Yo no tengo la respuesta a esta paradoja. Solo sé que sorprendentemente, pese a la experiencia y esa pátina moral y civilizadora que nos adorna no hemos avanzado ni un ápice en esa dirección. Intento explicárselo a los jóvenes cuando tengo oportunidad. Casi siempre me escuchan con esa condescendencia con la que se obsequia a quien cuenta batallitas con las que nadie se identifica. Otras veces se muestran más comprensivos, y hasta convencidos, pero al día siguiente, una bandera del color que sea o una causa sin contenido despierta en ellos la necesidad de estigmatizar al adversario y aniquilarlo. Nunca sabemos en qué acabará lo que se inicia sin aparente trascendencia. El llamado efecto mariposa nos coge siempre con la guardia baja. Acontecimientos sin aparente importancia desencadenan procesos que separan familias, y amigos, dividen nuestra sociedad, generan malestar, crisis económicas, y no con poca frecuencia ese derramamiento de sangre del que luego todos renegamos.
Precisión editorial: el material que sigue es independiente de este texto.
Source: an optimization exercise on an open RTL-to-GDS flow (aim: small area). Production flows keep margins and buffers that such runs may drop.
Where RTL was checked, it was by simulation tests only, not by an equivalence proof against the original.
Power and IR drop assume default switching activity.

Setup of job 1942:
==> module pctrl, before the edit <==
module pctrl #(
   parameter [7:0]   ADDR = 8'd0
)(
   input             clk,
   input             nRst,
   input             rx,
   output reg        busy,
   output reg  [7:0] cnt,
   output reg        mine,
   output reg  [2:0] op
);
   wire end_res = cnt[7] & (cnt[5:0] == 6'd63);
   wire end_op  = cnt[6] & (cnt[4:0] == 5'd31);
   wire end_mis = cnt[6] & cnt[5] & (cnt[3:0] == 4'b1010);
   wire last    = mine ? (op[2:1] == 2'b01 ? end_res : end_op) : end_mis;
   always @(posedge clk or negedge nRst) begin
      if (!nRst)
         busy <= 1'b0;
      else if (!busy)
         busy <= !rx;
      else if (last)
         busy <= 1'b0;
   end
   always @(posedge clk) begin
      if (!busy) begin
         cnt   <= 8'd48;
         mine  <= 1'b1;
      end else begin
         cnt   <= cnt + 1'b1;
         if (cnt[7:3] == 5'b00110 && rx != ADDR[cnt[2:0]]) mine <= 1'b0;
         if (cnt == 8'd56) op[0] <= rx;
         if (cnt == 8'd57) op[1] <= rx;
         if (cnt == 8'd58) op[2] <= rx;
      end
   end
endmodule
==> module pdata, before the edit <==
module pdata(
   input             clk,
   input             nRst,
   input             rx,
   input             busy,
   input      [7:0]  cnt,
   input             mine,
   input      [2:0]  op,
   output            tx
);
   reg   [31:0]   d1;
   reg   [31:0]   d2;
   reg   [31:0]   l;
   reg   [31:0]   m;
   reg   [63:0]   up;
   reg            c;
   reg            pc;
   reg            z1, z2, za;
   wire  act      = busy & mine;
   wire  exec     = act & (cnt[7] | cnt[6]);
   wire  mulop    = op[2] & (op[1] ^ op[0]);
   wire  out_d1   = exec & (op == 3'd0);
   wire  out_d2   = exec & (op == 3'd1);
   wire  out_res  = exec & (op[2:1] == 2'b01);
   wire  res_lo   = out_res & ~cnt[7];
   wire  res_hi   = out_res & cnt[7];
   wire  step     = act & mulop & ~cnt[7] & cnt[6] & ~cnt[5];
   wire  start    = act & mulop & ~cnt[7] & ~cnt[6] & (cnt[3:0] == 4'hf);
   wire  clr      = start & (~op[1] | za);
   wire  last     = step & (cnt[4:0] == 5'd31);
   wire  s1       = (step & ~last) | res_lo;
   wire  h        = ~s1 & ~last & ~clr;
   reg         b;
   always @(posedge clk)
      b <= ~z1 & ~z2 & (start ? d2[0] : (step & ~last & d2[1]));
   wire [32:0] ax    = {m[0], l};
   wire [32:0] ay    = {c, d1 & {32{b}}};
   wire [33:0] cy;
   wire [32:0] res;
   assign cy[0] = 1'b0;
   genvar i;
   generate
      for (i = 0; i < 33; i = i + 1) begin : fa
         assign res[i]  = ax[i] ^ ay[i] ^ cy[i];
         assign cy[i+1] = (ax[i] & ay[i]) | (cy[i] & (ax[i] ^ ay[i]));
      end
   endgenerate
   wire        zap   = za | ~op[1];
   wire [1:0]  uin   = up[1:0] & {2{~zap}};
   wire        u0    = uin[0] ^ pc;
   wire        uc0   = uin[0] & pc;
   wire        u1    = uin[1] ^ uc0;
   wire        uc1   = uin[1] & uc0;
   wire        u_sh  = step | (res_hi & cnt[0]);
   wire        tapu  = up[cnt[0]];
   wire        tap   = res_lo ? l[0] : (tapu ^ pc);
   assign tx = (out_d1 & ~z1 & d1[0]) | (out_d2 & ~z2 & d2[0]) |
               (out_res & ~za & tap);
   always @(posedge clk) begin
      if (out_d1)       d1 <= {rx, d1[31:1]};
      if (out_d2)       d2 <= {rx, d2[31:1]};
      else if (step)    d2 <= {d2[0], d2[31:1]};
      l  <= ({32{h}}    & l)
          | ({32{s1}}   & res[32:1])
          | ({32{last}} & {res[0], m[31:1]});
      m  <= ({32{h}}    & m)
          | ({32{s1}}   & {step & res[0], m[31:1]})
          | ({32{last}} & res[32:1]);
      if (u_sh)
         up <= {(step ? {u1, u0} : 2'b00), up[63:2]};
      c  <= step & cy[33];
      if (clr || (res_hi && cnt[5:0] == 6'd63))
         pc <= 1'b0;
      else if (step)
         pc <= last ? cy[33] : uc1;
      else if (res_hi)
         pc <= pc & tapu;
   end
   always @(posedge clk or negedge nRst) begin
      if (!nRst) begin
         z1    <= 1'b1;
         z2    <= 1'b1;
         za    <= 1'b1;
      end else begin
         if (out_d1 && cnt[4:0] == 5'd31) z1 <= 1'b0;
         if (out_d2 && cnt[4:0] == 5'd31) z2 <= 1'b0;
         if (last)                   za <= 1'b0;
      end
   end
endmodule
make LEC_CHECK=0 CAP_MARGIN=20 CORE_MARGIN=2 CORE_UTILIZATION=70 CTS_BUF_LIST=sky130_fd_sc_hd__clkbuf_16 CTS_CLUSTER_DIAMETER=80 CTS_CLUSTER_SIZE=30 PLACE_DENSITY=0.8 SETUP_SLACK_MARGIN=0.05 SLEW_MARGIN=20 finish   # period 14.0 ns
run.sh (not shown) runs the stock make flow with config.mk's settings and CLKGATE_MAP_FILE= SYNTH_SCRIPT=/design/flow/synth_recipe.tcl, a recipe that flattens the netlist after the stock synthesis.
The inputs of job 8951 differ from those of job 1942 as listed below.
--- a/flow/design.v
+++ b/flow/design.v
@@ -7,32 +7,30 @@
    output reg        busy,
    output reg  [7:0] cnt,
    output reg        mine,
    output reg  [2:0] op
 );
-   wire end_res = cnt[7] & (cnt[5:0] == 6'd63);
-   wire end_op  = cnt[6] & (cnt[4:0] == 5'd31);
-   wire end_mis = cnt[6] & cnt[5] & (cnt[3:0] == 4'b1010);
-   wire last    = mine ? (op[2:1] == 2'b01 ? end_res : end_op) : end_mis;
+   wire last = mine ? (op[2:1] == 2'b01 ? (cnt == 8'd159) : (cnt == 8'd63))
+                    : (cnt == 8'd74);
    always @(posedge clk or negedge nRst) begin
       if (!nRst)
          busy <= 1'b0;
       else if (!busy)
          busy <= !rx;
       else if (last)
          busy <= 1'b0;
    end
    always @(posedge clk) begin
       if (!busy) begin
-         cnt   <= 8'd48;
+         cnt   <= 8'd16;
          mine  <= 1'b1;
       end else begin
          cnt   <= cnt + 1'b1;
-         if (cnt[7:3] == 5'b00110 && rx != ADDR[cnt[2:0]]) mine <= 1'b0;
-         if (cnt == 8'd56) op[0] <= rx;
-         if (cnt == 8'd57) op[1] <= rx;
-         if (cnt == 8'd58) op[2] <= rx;
+         if (cnt[7:3] == 5'b00010 && rx != ADDR[cnt[2:0]]) mine <= 1'b0;
+         if (cnt == 8'd24) op[0] <= rx;
+         if (cnt == 8'd25) op[1] <= rx;
+         if (cnt == 8'd26) op[2] <= rx;
       end
    end
 endmodule
 module pdata(
    input             clk,
@@ -51,26 +49,27 @@
    reg   [63:0]   up;
    reg            c;
    reg            pc;
    reg            z1, z2, za;
    wire  act      = busy & mine;
-   wire  exec     = act & (cnt[7] | cnt[6]);
+   wire  exec     = act & (cnt[7:5] != 3'd0);
    wire  mulop    = op[2] & (op[1] ^ op[0]);
    wire  out_d1   = exec & (op == 3'd0);
    wire  out_d2   = exec & (op == 3'd1);
    wire  out_res  = exec & (op[2:1] == 2'b01);
-   wire  res_lo   = out_res & ~cnt[7];
-   wire  res_hi   = out_res & cnt[7];
-   wire  step     = act & mulop & ~cnt[7] & cnt[6] & ~cnt[5];
-   wire  start    = act & mulop & ~cnt[7] & ~cnt[6] & (cnt[3:0] == 4'hf);
+   wire  res_lo   = out_res & (cnt[7:5] == 3'd1 || cnt[7:5] == 3'd2);
+   wire  res_hi   = out_res & ~res_lo;
+   wire  step     = act & mulop & (cnt[7:5] == 3'd1);
+   wire  start    = act & mulop & (cnt == 8'd31);
    wire  clr      = start & (~op[1] | za);
-   wire  last     = step & (cnt[4:0] == 5'd31);
+   wire  last     = step & (cnt == 8'd63);
    wire  s1       = (step & ~last) | res_lo;
    wire  h        = ~s1 & ~last & ~clr;
    reg         b;
    always @(posedge clk)
-      b <= ~z1 & ~z2 & (start ? d2[0] : (step & ~last & d2[1]));
+      b <= act & mulop & (cnt >= 8'd31) & (cnt <= 8'd62) & ~z1 & ~z2 &
+           ((cnt == 8'd31) ? d2[0] : d2[1]);
    wire [32:0] ax    = {m[0], l};
    wire [32:0] ay    = {c, d1 & {32{b}}};
    wire [33:0] cy;
    wire [32:0] res;
    assign cy[0] = 1'b0;
@@ -103,11 +102,11 @@
           | ({32{s1}}   & {step & res[0], m[31:1]})
           | ({32{last}} & res[32:1]);
       if (u_sh)
          up <= {(step ? {u1, u0} : 2'b00), up[63:2]};
       c  <= step & cy[33];
-      if (clr || (res_hi && cnt[5:0] == 6'd63))
+      if (clr || (res_hi && cnt == 8'd159))
          pc <= 1'b0;
       else if (step)
          pc <= last ? cy[33] : uc1;
       else if (res_hi)
          pc <= pc & tapu;
@@ -116,12 +115,12 @@
       if (!nRst) begin
          z1    <= 1'b1;
          z2    <= 1'b1;
          za    <= 1'b1;
       end else begin
-         if (out_d1 && cnt[4:0] == 5'd31) z1 <= 1'b0;
-         if (out_d2 && cnt[4:0] == 5'd31) z2 <= 1'b0;
+         if (out_d1 && cnt == 8'd63) z1 <= 1'b0;
+         if (out_d2 && cnt == 8'd63) z2 <= 1'b0;
          if (last)                   za <= 1'b0;
       end
    end
 endmodule
 module percept #(
Findings:
For job 1942, the largest family of logic cells by synthesized area was adder cells, unlike job 8951, where it was compound AO/OA/AOI/OAI gates. Job 8951 ended up with a lower sequential share of layout area than job 1942 did. Comparing cell area for job 8951 and job 1942, the bigger number came from job 8951. Job 8951 against job 1942: share of synthesized cell area in full adder, half adder and majority cells went down, final core utilization saw little to no change, count of clock buffers in the final design picked up an extra 1, met1 routing resource usage after global routing went up 0.74 points, switching power rose 0.33 mW.
Function not checked in job 8951: the RTL went through the layout flow alone.

## re-timing with driven ports
In the flow no input, the clock included, has a driving cell. The finished layouts below were timed again as built, in two steps. Step 1, drivers: a clkbuf_16 drives clk and a buf_2 each remaining input, both assumed. Step 2 times the ports against the registers' clock, not the clock port: input delays grow and output delays shrink by t, the midpoint of the rising clock arrivals with the driver on. Three values: ideal ports, drivers, drivers and shift; two values: the first two.
run	shift t [ns]	slack for setup (ns)	worst setup path at the end	worst data-port slew with drivers (ns)	cell pins on the clock port's net
job 1942	0.641	0.550 / 0.550 / 0.550	register to register	0.06	1
job 8951	0.647	0.486 / 0.486 / 0.486	register to register	0.06	1
After both steps every run listed still meets setup and hold.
Un día tras otro, los titulares hacen referencia a interminables conflictos que como un nudo gordiano son irresolubles dada la poca voluntad de sus protagonistas. La satisfacción de perjudicar al enemigo es superior a la responsabilidad de evitar el perjuicio a tu propia gente. Lo vemos en Oriente Medio un año tras otro, donde la dinámica autodestructiva se justifica no tanto en la supervivencia como en el deseo irrefrenable de dañar al contrario. En ese contexto es imposible progresar en la dirección adecuada. Los avances tecnológicos o sanitarios, en la producción de alimentos… todo aquello que se pensaba hace un siglo generaría una sociedad más próspera y justa, solo sirve para destruir mejor a unos, esclavizar a otros, y coaccionar a la mayoría.

Me disculpo por esta larga reflexión. Es lo que pienso, lo que siento, y lamentablemente no deja espacio al optimismo. Al menos hoy. Mañana será otro día.